§ **The task**
Where in the data below does the word "assign" appear? Copy each line that holds it.

(Items from a data source)
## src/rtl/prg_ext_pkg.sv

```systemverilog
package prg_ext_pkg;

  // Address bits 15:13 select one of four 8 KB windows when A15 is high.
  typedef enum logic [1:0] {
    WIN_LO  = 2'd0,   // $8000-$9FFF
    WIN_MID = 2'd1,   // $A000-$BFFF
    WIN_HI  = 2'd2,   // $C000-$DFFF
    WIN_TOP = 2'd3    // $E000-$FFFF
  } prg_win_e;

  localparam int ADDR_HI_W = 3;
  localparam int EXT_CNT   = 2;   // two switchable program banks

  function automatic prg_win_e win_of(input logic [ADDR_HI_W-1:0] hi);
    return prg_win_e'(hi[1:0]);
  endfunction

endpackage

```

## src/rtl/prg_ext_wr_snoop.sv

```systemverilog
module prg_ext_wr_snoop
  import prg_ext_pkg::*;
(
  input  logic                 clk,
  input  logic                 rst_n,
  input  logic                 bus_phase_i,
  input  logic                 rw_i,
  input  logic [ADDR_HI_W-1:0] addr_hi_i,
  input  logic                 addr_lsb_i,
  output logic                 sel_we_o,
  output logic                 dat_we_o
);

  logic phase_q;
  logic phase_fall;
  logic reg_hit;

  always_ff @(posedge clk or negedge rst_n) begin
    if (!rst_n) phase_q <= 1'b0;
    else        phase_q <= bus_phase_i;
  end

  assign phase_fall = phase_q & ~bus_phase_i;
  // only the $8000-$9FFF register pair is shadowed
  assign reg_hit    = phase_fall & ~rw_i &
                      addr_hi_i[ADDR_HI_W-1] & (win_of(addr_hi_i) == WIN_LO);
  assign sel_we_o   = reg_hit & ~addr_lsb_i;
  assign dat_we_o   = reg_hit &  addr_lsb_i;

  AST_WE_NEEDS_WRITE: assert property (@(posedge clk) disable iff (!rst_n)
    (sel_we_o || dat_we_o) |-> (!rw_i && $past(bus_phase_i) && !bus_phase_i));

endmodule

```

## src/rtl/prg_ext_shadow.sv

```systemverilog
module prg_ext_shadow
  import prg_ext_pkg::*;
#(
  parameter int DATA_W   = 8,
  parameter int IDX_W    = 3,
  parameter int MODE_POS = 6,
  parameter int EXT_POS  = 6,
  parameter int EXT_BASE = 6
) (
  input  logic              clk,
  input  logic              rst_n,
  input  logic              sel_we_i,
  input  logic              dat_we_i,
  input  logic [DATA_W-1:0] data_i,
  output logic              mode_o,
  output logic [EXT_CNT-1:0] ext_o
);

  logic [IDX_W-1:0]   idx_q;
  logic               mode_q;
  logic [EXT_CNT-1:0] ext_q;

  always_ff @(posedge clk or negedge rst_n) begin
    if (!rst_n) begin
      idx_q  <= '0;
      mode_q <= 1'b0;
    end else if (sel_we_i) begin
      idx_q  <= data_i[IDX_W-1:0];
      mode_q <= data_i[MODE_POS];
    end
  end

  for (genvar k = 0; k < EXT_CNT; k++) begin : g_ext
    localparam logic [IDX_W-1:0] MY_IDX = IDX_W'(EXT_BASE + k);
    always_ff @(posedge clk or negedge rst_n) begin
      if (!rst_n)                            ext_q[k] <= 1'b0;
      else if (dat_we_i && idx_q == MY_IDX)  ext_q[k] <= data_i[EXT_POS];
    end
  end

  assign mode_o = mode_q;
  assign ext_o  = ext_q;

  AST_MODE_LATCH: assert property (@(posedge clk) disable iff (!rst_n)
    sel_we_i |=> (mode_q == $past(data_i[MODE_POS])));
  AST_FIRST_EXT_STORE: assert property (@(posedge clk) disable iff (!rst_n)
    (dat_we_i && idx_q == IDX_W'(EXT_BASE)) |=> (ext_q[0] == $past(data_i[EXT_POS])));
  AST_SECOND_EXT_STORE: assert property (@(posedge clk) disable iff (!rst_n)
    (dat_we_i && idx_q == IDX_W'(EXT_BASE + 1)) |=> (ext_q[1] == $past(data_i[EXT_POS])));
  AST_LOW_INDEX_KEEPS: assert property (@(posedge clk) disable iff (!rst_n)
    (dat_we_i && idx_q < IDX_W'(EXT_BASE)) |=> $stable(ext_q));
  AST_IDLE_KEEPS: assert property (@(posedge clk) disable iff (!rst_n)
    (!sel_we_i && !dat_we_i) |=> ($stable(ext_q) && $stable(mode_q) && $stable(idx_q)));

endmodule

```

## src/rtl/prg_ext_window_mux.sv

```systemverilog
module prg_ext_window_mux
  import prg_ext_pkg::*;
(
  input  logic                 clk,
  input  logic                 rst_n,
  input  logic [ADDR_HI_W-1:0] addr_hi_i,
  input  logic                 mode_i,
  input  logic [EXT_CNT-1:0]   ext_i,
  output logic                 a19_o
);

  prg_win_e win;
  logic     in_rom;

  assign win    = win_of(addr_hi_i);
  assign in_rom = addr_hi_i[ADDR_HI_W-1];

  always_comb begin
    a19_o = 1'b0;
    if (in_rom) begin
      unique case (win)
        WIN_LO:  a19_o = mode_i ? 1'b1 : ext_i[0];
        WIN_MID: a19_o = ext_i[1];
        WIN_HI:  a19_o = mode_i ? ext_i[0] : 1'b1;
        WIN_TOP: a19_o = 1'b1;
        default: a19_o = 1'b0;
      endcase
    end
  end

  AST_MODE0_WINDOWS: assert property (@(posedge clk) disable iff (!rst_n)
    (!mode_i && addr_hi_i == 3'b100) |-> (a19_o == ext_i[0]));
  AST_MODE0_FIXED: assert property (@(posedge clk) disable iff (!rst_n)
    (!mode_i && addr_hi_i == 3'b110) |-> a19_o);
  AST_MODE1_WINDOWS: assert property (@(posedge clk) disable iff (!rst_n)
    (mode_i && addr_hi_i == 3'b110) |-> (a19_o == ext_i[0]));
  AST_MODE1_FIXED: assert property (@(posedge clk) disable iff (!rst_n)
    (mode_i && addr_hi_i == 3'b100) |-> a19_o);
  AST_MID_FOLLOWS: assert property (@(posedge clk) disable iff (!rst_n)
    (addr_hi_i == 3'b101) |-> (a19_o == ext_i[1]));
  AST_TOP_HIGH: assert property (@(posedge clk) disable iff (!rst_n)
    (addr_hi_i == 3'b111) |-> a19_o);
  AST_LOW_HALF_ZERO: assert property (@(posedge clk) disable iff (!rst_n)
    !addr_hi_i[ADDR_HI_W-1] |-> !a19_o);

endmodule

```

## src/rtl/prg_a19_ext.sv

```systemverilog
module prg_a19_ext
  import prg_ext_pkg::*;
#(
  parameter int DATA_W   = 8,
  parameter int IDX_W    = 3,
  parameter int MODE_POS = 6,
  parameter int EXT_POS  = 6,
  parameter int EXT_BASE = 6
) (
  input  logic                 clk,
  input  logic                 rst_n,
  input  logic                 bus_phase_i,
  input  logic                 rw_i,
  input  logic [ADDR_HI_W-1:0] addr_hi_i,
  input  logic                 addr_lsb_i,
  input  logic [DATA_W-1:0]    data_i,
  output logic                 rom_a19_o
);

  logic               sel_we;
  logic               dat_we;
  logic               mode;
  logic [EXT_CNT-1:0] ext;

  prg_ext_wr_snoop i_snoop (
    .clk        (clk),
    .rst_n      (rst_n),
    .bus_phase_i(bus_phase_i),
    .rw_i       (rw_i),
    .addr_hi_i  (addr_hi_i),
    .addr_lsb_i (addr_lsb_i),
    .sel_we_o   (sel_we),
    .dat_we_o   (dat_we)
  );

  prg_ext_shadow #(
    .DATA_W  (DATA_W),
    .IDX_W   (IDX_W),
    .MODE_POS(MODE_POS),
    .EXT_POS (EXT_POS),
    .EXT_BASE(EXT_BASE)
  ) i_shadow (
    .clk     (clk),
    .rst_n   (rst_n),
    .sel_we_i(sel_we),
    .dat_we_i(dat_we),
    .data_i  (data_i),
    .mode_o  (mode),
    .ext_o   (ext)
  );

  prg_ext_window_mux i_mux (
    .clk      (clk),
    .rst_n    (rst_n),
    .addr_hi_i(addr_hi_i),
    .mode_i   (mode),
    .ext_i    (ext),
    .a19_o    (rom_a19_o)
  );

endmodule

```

§ **Problem solution**
  assign phase_fall = phase_q & ~bus_phase_i;
  assign reg_hit    = phase_fall & ~rw_i &
  assign sel_we_o   = reg_hit & ~addr_lsb_i;
  assign dat_we_o   = reg_hit &  addr_lsb_i;
  assign mode_o = mode_q;
  assign ext_o  = ext_q;
  assign win    = win_of(addr_hi_i);
  assign in_rom = addr_hi_i[ADDR_HI_W-1];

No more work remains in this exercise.